Use order reports and third-party data to build Amazon user profiles
As the world’s leading e-commerce platform, Amazon has rich data sources for user portraits, including official data and survey results released by third-party research institutions. This article aims to explore how to use these data to build user portraits to guide daily operations.
Comparison of spending power between Amazon Prime members and non-members
According to data from Millward Brown Digital, the conversion rate for Amazon Prime members is as high as 74%, while the conversion rate for non-members is only 13%. In addition, Amazon Prime members spent an average of $1,400 on Amazon in 2018, while non-members spent an average of about $600. This means that the spending power of Prime members is approximately 5.4 times that of non-members. Based on this, operators can draw some important conclusions: Most of the buyers with high frequency shopping are Prime members, and they are more inclined to buy goods shipped by Amazon Fulfillment (FBA).
User portrait data source: order report analysis
For sellers, in addition to relying on third-party data, they can also use direct order report data to build user portraits to optimize links and ads. In the store order-order report, you can download the order report containing product SKU, selling price, order time, delivery address and other information.

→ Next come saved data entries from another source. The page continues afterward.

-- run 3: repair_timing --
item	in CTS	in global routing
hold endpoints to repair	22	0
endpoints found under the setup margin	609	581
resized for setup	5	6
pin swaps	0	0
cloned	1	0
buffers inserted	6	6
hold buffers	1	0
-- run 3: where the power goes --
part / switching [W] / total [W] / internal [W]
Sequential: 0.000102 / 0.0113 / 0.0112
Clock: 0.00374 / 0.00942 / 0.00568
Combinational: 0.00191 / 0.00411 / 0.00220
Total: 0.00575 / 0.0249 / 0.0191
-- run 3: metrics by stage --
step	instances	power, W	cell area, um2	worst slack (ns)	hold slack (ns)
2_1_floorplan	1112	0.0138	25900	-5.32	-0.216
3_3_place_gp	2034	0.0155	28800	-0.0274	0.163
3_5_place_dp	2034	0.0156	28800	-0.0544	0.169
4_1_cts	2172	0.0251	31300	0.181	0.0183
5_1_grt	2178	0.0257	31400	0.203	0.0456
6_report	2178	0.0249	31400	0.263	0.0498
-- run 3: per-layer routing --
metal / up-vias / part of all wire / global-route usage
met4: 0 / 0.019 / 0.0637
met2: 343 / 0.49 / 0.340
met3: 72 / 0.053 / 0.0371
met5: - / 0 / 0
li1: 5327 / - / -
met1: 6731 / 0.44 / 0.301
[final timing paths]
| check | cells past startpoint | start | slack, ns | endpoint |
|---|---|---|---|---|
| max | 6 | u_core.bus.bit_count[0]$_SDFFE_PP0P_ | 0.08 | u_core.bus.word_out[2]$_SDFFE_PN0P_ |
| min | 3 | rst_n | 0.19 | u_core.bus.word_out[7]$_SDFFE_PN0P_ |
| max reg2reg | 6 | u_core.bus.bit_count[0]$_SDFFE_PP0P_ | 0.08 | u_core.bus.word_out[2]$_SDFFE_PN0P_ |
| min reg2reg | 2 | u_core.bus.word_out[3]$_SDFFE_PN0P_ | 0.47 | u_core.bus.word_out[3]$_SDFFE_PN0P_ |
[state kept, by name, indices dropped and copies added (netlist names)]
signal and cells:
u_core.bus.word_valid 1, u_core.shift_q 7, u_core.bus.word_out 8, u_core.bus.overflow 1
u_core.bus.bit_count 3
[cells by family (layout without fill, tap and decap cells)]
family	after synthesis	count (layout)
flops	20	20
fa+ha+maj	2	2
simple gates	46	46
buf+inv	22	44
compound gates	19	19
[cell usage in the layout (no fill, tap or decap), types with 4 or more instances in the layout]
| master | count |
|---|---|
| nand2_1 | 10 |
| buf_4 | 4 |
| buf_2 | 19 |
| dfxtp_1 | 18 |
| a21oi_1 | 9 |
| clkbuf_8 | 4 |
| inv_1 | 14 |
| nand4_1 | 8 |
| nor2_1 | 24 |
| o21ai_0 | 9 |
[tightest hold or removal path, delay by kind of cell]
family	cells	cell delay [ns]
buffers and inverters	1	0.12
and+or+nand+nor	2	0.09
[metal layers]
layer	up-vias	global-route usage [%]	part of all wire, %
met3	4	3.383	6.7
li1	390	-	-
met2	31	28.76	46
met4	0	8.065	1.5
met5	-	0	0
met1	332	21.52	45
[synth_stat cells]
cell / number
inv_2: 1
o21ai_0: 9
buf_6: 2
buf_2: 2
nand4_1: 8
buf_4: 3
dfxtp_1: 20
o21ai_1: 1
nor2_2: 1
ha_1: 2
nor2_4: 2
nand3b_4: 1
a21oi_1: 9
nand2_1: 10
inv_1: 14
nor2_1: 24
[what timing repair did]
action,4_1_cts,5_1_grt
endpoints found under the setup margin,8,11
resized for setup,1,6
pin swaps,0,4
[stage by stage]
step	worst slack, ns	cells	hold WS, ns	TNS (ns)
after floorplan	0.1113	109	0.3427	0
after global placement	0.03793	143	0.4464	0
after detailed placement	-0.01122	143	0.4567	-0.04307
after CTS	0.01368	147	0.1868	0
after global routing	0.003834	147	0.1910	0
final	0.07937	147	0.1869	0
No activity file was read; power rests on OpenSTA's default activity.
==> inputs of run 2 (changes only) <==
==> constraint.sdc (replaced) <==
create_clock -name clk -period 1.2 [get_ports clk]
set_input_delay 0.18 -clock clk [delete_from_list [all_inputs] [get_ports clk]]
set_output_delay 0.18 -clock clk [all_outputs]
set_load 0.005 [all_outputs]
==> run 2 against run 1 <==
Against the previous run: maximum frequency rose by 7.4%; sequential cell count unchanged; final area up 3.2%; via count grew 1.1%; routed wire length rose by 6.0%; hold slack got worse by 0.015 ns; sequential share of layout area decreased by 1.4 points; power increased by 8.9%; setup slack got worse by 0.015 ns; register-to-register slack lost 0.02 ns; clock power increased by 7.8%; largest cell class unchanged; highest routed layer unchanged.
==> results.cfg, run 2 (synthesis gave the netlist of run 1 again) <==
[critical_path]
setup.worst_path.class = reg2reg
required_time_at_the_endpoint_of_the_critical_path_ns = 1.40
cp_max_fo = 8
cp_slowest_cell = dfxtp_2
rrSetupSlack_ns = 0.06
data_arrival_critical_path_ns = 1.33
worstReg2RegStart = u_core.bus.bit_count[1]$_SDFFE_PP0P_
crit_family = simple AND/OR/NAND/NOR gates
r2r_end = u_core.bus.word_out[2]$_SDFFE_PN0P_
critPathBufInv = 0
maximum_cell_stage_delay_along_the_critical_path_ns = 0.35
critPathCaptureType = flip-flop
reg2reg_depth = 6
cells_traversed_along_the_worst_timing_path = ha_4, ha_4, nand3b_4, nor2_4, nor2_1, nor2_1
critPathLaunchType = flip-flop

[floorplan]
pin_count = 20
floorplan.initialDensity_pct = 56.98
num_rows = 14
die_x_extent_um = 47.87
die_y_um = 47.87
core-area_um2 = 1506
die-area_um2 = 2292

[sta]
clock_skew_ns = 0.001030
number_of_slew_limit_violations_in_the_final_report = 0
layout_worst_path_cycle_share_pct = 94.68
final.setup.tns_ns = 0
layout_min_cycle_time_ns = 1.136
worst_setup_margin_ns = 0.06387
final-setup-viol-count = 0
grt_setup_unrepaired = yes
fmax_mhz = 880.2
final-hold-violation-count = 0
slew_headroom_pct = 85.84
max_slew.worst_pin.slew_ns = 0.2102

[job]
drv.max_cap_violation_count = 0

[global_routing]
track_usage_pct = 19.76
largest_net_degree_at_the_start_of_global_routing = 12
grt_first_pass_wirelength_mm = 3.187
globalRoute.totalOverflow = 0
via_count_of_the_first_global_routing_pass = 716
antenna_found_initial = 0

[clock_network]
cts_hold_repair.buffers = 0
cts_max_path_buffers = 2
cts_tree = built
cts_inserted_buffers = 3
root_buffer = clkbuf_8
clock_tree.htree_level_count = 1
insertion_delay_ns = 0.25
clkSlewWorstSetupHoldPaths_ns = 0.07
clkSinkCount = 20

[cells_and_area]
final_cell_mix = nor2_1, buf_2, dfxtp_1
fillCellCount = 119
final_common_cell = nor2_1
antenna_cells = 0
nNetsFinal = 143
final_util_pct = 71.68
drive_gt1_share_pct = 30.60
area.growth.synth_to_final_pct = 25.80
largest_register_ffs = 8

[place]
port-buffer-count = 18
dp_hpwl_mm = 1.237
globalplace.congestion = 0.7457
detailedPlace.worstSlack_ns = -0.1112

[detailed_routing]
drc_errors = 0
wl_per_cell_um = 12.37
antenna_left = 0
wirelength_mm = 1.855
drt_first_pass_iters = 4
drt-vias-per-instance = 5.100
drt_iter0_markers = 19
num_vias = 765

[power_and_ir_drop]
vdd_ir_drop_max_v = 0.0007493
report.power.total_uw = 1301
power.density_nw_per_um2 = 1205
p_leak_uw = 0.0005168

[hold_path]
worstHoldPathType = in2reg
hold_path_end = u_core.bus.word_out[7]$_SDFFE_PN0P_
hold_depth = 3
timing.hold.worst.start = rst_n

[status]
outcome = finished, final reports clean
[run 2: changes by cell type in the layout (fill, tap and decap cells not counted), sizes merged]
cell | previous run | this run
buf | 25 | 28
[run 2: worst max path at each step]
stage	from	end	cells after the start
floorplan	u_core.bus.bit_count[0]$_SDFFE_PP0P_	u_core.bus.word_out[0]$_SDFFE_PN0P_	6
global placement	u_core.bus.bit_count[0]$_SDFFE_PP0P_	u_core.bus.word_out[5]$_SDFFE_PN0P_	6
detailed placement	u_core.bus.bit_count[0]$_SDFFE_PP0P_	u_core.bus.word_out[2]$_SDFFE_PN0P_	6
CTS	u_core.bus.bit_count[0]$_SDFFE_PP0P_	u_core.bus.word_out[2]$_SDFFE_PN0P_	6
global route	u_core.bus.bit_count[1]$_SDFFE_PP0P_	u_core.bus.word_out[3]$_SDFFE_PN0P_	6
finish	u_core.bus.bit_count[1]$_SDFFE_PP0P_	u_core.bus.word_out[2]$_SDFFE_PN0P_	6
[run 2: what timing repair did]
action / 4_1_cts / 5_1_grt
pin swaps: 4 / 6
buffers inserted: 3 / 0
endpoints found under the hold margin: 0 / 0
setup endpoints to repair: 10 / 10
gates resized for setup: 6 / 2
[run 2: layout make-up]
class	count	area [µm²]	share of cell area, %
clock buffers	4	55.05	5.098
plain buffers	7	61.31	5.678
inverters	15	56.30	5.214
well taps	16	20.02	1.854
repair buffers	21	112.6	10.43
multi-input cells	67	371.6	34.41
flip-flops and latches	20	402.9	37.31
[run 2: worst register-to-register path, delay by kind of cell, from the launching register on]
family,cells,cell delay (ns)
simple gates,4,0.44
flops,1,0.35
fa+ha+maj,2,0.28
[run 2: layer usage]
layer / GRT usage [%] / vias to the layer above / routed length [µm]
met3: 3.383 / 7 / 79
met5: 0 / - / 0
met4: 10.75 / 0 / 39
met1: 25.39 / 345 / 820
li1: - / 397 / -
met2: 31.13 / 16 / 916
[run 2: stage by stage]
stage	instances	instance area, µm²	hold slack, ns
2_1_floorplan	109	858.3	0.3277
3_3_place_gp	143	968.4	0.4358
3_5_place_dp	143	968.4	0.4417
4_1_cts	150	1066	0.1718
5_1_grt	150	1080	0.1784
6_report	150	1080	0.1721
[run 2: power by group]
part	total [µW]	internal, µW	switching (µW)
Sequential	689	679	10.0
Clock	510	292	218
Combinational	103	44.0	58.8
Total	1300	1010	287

Regional distribution analysis
By summarizing all order information in the past year and selecting the two columns of data, shipping state (ship-state) and product quantity (quantity-purchased), for analysis, you can understand the regional positioning of purchasing customers. Making visual diagrams through Excel can make analysis more intuitive. Once the operational impact is eliminated, the shopping preferences of users in different locations can be confirmed, thus providing assistance for later product selection and shelves.
Time distribution analysis
The order time (purchase-date) and product quantity (quantity-purchased) columns in the order report can help analyze the time period when users are actively placing orders. By setting the total number of orders in a day to 100% and calculating the proportion of orders in each period, the time period during which the user is active can be found. For example, the active ordering time of users of a certain store is mainly concentrated between 8:00 and 11:00 a.m. Pacific time in the United States, which is 0:00 and 3:00 a.m. Beijing time. Therefore, operational activities can arrange flash sales, promotions and other activities 1 to 3 hours before this period to facilitate warm-up.
It is worth noting that since the United States spans 4 time zones, the times in the order report are all Pacific Time (UTC-8). In order to analyze the user’s purchasing behavior more accurately, the order time needs to be converted to the local time zone. For example, after converting the order times in California (CA), Texas (TX), Florida (FL), and New York (NY), you can see that the peak time for users to place active orders is 10:00 local time ~12:00, and there are small peaks at 15:00, 18:00 and 23:00.
Conclusion
It can be seen from the above analysis that Amazon user portraits can be effectively constructed using order report data and third-party data. Whether it is regional distribution or time distribution, it can provide sellers with valuable insights and guide the formulation of operational strategies.